Re: [PATCH 4/6] introduce a commit metapack

Jeff King <peff@xxxxxxxx> · Mon, 18 Mar 2013 08:20:11 -0400

On Sun, Mar 17, 2013 at 08:21:13PM +0700, Nguyen Thai Ngoc Duy wrote:

> On Thu, Jan 31, 2013 at 6:06 PM, Duy Nguyen <pclouds@xxxxxxxxx> wrote:
> > On Wed, Jan 30, 2013 at 09:16:29PM +0700, Duy Nguyen wrote:
> >> Perhaps we could store abbrev sha-1 instead of full sha-1. Nice
> >> space/time trade-off.
> >
> > Following the on-disk format experiment yesterday, I changed the
> > format to:
> >
> >  - a list a _short_ SHA-1 of cached commits
> > ..
> >
> > The length of SHA-1 is chosen to be able to unambiguously identify any
> > cached commits.

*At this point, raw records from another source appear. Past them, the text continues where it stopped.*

==> src/design/adsr_envelope_level.sv <==
`timescale 1ns / 1ps
// Top level of the linear ADSR envelope level block.
// Pipeline: 4 classify, 1 multiply, 15 divide stages and 1 output register.
// Throughput: one beat per cycle unless m_tready stalls, set by the pipelined divider.
// Reset clears all valid bits and loads the default envelope registers.
module adsr_envelope_level #(
  parameter int TIME_BITS = 24
) (
  input  logic                                  clk,
  input  logic                                  rst,
  input  logic                                  s_tvalid,
  output logic                                  s_tready,
  // elapsed_time
  input  logic [((TIME_BITS+7)/8)*8-1:0]        s_tdata,
  output logic                                  m_tvalid,
  input  logic                                  m_tready,
  // envelope_level
  output logic [adsr_pkg::LEVEL_W-1:0]          m_tdata,
  // stage_code
  output logic [adsr_pkg::STAGE_W-1:0]          m_tuser,
  input  logic                                  cfg_we,
  input  logic [adsr_pkg::CFG_IDX_W-1:0]        cfg_index,
  input  logic [TIME_BITS-1:0]                  cfg_wdata
);
  import adsr_pkg::*;

  logic [TIME_BITS-1:0] attack_eff;
  logic [TIME_BITS-1:0] decay_eff;
  logic [TIME_BITS-1:0] hold_eff;
  logic [TIME_BITS-1:0] release_eff;
  logic [LEVEL_W-1:0]   sustain_eff;

  logic                 sel_valid;
  logic                 sel_ready;
  logic [TIME_BITS-1:0] sel_x;
  logic [TIME_BITS-1:0] sel_div;
  logic [LEVEL_W-1:0]   sel_mult;
  ctrl_t                sel_ctrl;

  logic                 div_valid;
  logic                 div_ready;
  logic [FRAC_W-1:0]    div_quot;
  ctrl_t                div_ctrl;

  logic                 out_valid;
  logic [LEVEL_W-1:0]   level;
  stage_t               stage;
  logic [LEVEL_W-1:0]   level_next;

  adsr_cfg #(.TIME_BITS(TIME_BITS)) u_cfg (
    .clk         (clk),
    .rst         (rst),
    .cfg_we      (cfg_we),
    .cfg_index   (cfg_index),
    .cfg_wdata   (cfg_wdata),
    .attack_eff  (attack_eff),
    .decay_eff   (decay_eff),
    .hold_eff    (hold_eff),
    .release_eff (release_eff),
    .sustain_eff (sustain_eff)
  );

  adsr_sel #(.TIME_BITS(TIME_BITS)) u_sel (
    .clk         (clk),
    .rst         (rst),
    .in_valid    (s_tvalid),
    .in_ready    (s_tready),
    .in_time     (s_tdata[TIME_BITS-1:0]),
    .attack_eff  (attack_eff),
    .decay_eff   (decay_eff),
    .hold_eff    (hold_eff),
    .release_eff (release_eff),
    .sustain_eff (sustain_eff),
    .out_valid   (sel_valid),
    .out_ready   (sel_ready),
    .out_x       (sel_x),
    .out_div     (sel_div),
    .out_mult    (sel_mult),
    .out_ctrl    (sel_ctrl)
  );

  adsr_div #(.TIME_BITS(TIME_BITS)) u_div (
    .clk       (clk),
    .rst       (rst),
    .in_valid  (sel_valid),
    .in_ready  (sel_ready),
    .in_x      (sel_x),
    .in_div    (sel_div),
    .in_mult   (sel_mult),
    .in_ctrl   (sel_ctrl),
    .out_valid (div_valid),
    .out_ready (div_ready),
    .out_quot  (div_quot),
    .out_ctrl  (div_ctrl)
  );

  assign div_ready  = !out_valid || m_tready;
  assign level_next = (div_ctrl.stage == ST_ATTACK) ? {1'b0, div_quot}
                                                    : div_ctrl.base - {1'b0, div_quot};

  always_ff @(posedge clk) begin
    if (rst) begin
      out_valid <= 1'b0;
    end else if (div_ready) begin
      out_valid <= div_valid;
    end
  end

  always_ff @(posedge clk) begin
    if (div_ready) begin
      level <= level_next;
      stage <= div_ctrl.stage;
    end
  end

  assign m_tvalid = out_valid;
  assign m_tdata  = level;
  assign m_tuser  = stage;

  a_done_is_zero: assert property (@(posedge clk) disable iff (rst)
    m_tvalid && (m_tuser == ST_DONE) |-> m_tdata == '0)
    else $error("finished stage with nonzero level");

  a_level_in_range: assert property (@(posedge clk) disable iff (rst)
    m_tvalid |-> m_tdata <= FULL_SCALE)
    else $error("level above full scale");

  a_attack_below_full: assert property (@(posedge clk) disable iff (rst)
    m_tvalid && (m_tuser == ST_ATTACK) |-> m_tdata < FULL_SCALE)
    else $error("attack level reached full scale");

endmodule
**config.mk**
```make
export PLATFORM = sky130hd
export DESIGN_NAME = checked_integer_power
export DESIGN_NICKNAME = d
export VERILOG_FILES = /design/src/rtl/cip_pkg.sv /design/src/rtl/checked_integer_power.sv
export SDC_FILE = /design/constraint.sdc
export NUM_CORES = 2
export LEC_CHECK = 0
export ABC_CLOCK_PERIOD_IN_PS = 11900
export BUFFER_PORTS_ARGS = -buffer_cell sky130_fd_sc_hd__buf_2
export CAP_MARGIN = 10
export CORE_UTILIZATION = 25
export CTS_CLUSTER_SIZE = 30
export DETAILED_ROUTE_END_ITERATION = 8
export GPL_TIMING_DRIVEN = 0
export PLACE_DENSITY = 0.37
export SLEW_MARGIN = 20
export SYNTH_ARGS = -nofsm -noshare
export SYNTH_HDL_FRONTEND = slang
export SYNTH_SLANG_ARGS = --single-unit
```
**constraint.sdc**
```tcl
create_clock -name clk_i -period 11.9 [get_ports clk_i]
set_input_delay 0.595 -clock clk_i [delete_from_list [all_inputs] [get_ports clk_i]]
set_output_delay 0.595 -clock clk_i [all_outputs]
set_load 0.005 [all_outputs]
```
**config.mk**
```make
export PLATFORM = sky130hd
export DESIGN_NAME = cube_map_texel_address_top
export DESIGN_NICKNAME = d
export VERILOG_FILES = /design/src/hw/rtl/cmta_pkg.sv /design/src/hw/rtl/cmta_front.sv /design/src/hw/rtl/cmta_div_cell.sv /design/src/hw/rtl/cube_map_texel_address_top.sv
export SDC_FILE = /design/constraint.sdc
export NUM_CORES = 2
export LEC_CHECK = 0
export ABC_AREA = 1
export BUFFER_PORTS_ARGS = -buffer_cell sky130_fd_sc_hd__buf_2
export CORE_MARGIN = 5
export CORE_UTILIZATION = 45
export DETAILED_ROUTE_END_ITERATION = 7
export HOLD_SLACK_MARGIN = 0.12
export PLACE_DENSITY = 0.66
export SLEW_MARGIN = 20
export SYNTH_ARGS = -nofsm -noshare
export SYNTH_HDL_FRONTEND = slang
export SYNTH_SLANG_ARGS = --single-unit
```
**constraint.sdc**
```tcl
create_clock -name clock -period 7.4 [get_ports clock]
set_input_delay 0.74 -clock clock [delete_from_list [all_inputs] [get_ports clock]]
set_output_delay 0.74 -clock clock [all_outputs]
set_load 0.005 [all_outputs]
```
### config.mk
export PLATFORM = sky130hd
export DESIGN_NAME = dedup_dirty_point_queue_top
export DESIGN_NICKNAME = d
export VERILOG_FILES = /design/src/rtl/ddpq_pkg.sv /design/src/rtl/ddpq_ram.sv /design/src/rtl/ddpq_cell.sv /design/src/rtl/ddpq_chain.sv /design/src/rtl/dedup_dirty_point_queue_top.sv
export SDC_FILE = /design/constraint.sdc
export NUM_CORES = 2
export LEC_CHECK = 0
export CAP_MARGIN = 0
export CORE_ASPECT_RATIO = 0.5
export CORE_MARGIN = 2
export CORE_UTILIZATION = 52
export CTS_CLUSTER_DIAMETER = 150
export CTS_CLUSTER_SIZE = 16
export DETAILED_ROUTE_END_ITERATION = 6
export DONT_BUFFER_PORTS = 1
export GPL_TIMING_DRIVEN = 0
export MAX_ROUTING_LAYER = met4
export PLACE_DENSITY = 0.67
export SLEW_MARGIN = 20
export SYNTH_ARGS = -nofsm -noshare
export SYNTH_HDL_FRONTEND = slang
export SYNTH_SLANG_ARGS = --single-unit
### constraint.sdc
create_clock -name i_clk -period 34 [get_ports i_clk]
set_clock_uncertainty 0.2 [all_clocks]
set_input_delay 6.8 -clock i_clk [delete_from_list [all_inputs] [get_ports i_clk]]
set_output_delay 6.8 -clock i_clk [all_outputs]
set_load 0.02 [all_outputs]
[config.mk]
export PLATFORM = sky130hd
export DESIGN_NAME = line_edit_buffer
export DESIGN_NICKNAME = d
export VERILOG_FILES = /design/src/rtl/leb_pkg.sv /design/src/rtl/leb_cell.sv /design/src/rtl/leb_ctrl.sv /design/src/rtl/line_edit_buffer.sv
export SDC_FILE = /design/constraint.sdc
export NUM_CORES = 2
export LEC_CHECK = 0
export BUFFER_PORTS_ARGS = -buffer_cell sky130_fd_sc_hd__buf_2
export CELL_PAD_IN_SITES_DETAIL_PLACEMENT = 0
export CELL_PAD_IN_SITES_GLOBAL_PLACEMENT = 1
export CORE_MARGIN = 4
export CORE_UTILIZATION = 35
export DETAILED_ROUTE_END_ITERATION = 10
export PLACE_DENSITY = 0.63
export SETUP_SLACK_MARGIN = 0.05
export SYNTH_ARGS = -nofsm -noshare
export SYNTH_HDL_FRONTEND = slang
export SYNTH_SLANG_ARGS = --single-unit
[constraint.sdc]
create_clock -name i_clk -period 9.5 [get_ports i_clk]
set_clock_uncertainty 0.1 [all_clocks]
set_input_delay 1.9 -clock i_clk [delete_from_list [all_inputs] [get_ports i_clk]]
set_output_delay 1.9 -clock i_clk [all_outputs]
set_load 0.05 [all_outputs]
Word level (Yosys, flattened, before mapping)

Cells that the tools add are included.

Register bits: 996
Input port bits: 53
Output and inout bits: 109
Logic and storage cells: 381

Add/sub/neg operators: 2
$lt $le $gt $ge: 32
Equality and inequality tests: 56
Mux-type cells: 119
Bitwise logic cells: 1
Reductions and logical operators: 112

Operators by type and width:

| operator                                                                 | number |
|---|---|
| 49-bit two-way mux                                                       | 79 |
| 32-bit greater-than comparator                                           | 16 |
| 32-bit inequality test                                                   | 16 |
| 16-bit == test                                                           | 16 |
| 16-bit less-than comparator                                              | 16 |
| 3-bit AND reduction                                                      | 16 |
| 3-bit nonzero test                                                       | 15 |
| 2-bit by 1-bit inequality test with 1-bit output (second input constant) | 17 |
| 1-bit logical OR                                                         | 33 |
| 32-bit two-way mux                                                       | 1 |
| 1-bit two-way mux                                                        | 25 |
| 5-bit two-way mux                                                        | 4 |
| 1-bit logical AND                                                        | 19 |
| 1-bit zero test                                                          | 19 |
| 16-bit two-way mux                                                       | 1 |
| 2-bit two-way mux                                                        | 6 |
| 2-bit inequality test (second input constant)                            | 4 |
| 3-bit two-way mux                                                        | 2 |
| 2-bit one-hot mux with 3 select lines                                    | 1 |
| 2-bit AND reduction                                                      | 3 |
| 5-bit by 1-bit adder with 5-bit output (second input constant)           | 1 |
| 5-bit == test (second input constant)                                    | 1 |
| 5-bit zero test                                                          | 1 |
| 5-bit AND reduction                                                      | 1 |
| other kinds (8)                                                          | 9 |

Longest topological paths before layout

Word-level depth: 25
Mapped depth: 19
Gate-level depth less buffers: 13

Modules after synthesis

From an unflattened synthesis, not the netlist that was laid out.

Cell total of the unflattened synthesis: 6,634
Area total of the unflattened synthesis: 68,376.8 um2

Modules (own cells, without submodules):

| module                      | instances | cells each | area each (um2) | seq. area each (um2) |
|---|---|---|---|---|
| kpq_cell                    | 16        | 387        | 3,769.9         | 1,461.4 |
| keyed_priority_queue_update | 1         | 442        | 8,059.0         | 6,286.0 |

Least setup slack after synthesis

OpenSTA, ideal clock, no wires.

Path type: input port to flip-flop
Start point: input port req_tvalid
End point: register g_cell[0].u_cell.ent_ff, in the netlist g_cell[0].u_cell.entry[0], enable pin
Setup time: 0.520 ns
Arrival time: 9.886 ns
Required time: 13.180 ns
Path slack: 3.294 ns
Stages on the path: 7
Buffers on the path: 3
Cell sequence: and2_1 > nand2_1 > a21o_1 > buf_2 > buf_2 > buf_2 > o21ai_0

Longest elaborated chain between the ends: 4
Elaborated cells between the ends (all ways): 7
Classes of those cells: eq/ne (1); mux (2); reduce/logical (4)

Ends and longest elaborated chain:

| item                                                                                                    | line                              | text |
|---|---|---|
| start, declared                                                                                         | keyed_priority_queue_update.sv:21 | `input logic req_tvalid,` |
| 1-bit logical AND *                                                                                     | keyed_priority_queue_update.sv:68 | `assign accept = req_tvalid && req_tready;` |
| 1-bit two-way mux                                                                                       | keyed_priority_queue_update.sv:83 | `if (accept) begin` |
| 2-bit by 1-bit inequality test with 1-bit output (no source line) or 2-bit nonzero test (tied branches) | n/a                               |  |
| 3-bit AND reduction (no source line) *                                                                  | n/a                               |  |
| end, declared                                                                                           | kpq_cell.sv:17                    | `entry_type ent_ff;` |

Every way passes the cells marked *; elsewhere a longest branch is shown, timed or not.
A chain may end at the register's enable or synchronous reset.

Full SHA-1 check is done after to catch false
> > positives. For linux-2.6, SHA-1 length is 6 bytes, git and many
> > moderate-sized projects are 4 bytes.
> 
> And if we are going to create index v3, the same trick could be used
> for the sha-1 table in the index. We use the short sha-1 table for
> binary search and put the rest of sha-1 in a following table (just
> like file offset table). The advantage is a denser search space, about
> 1/4-1/3 the size of full sha-1 table.

You can make it even smaller at some (potential) run-time cost.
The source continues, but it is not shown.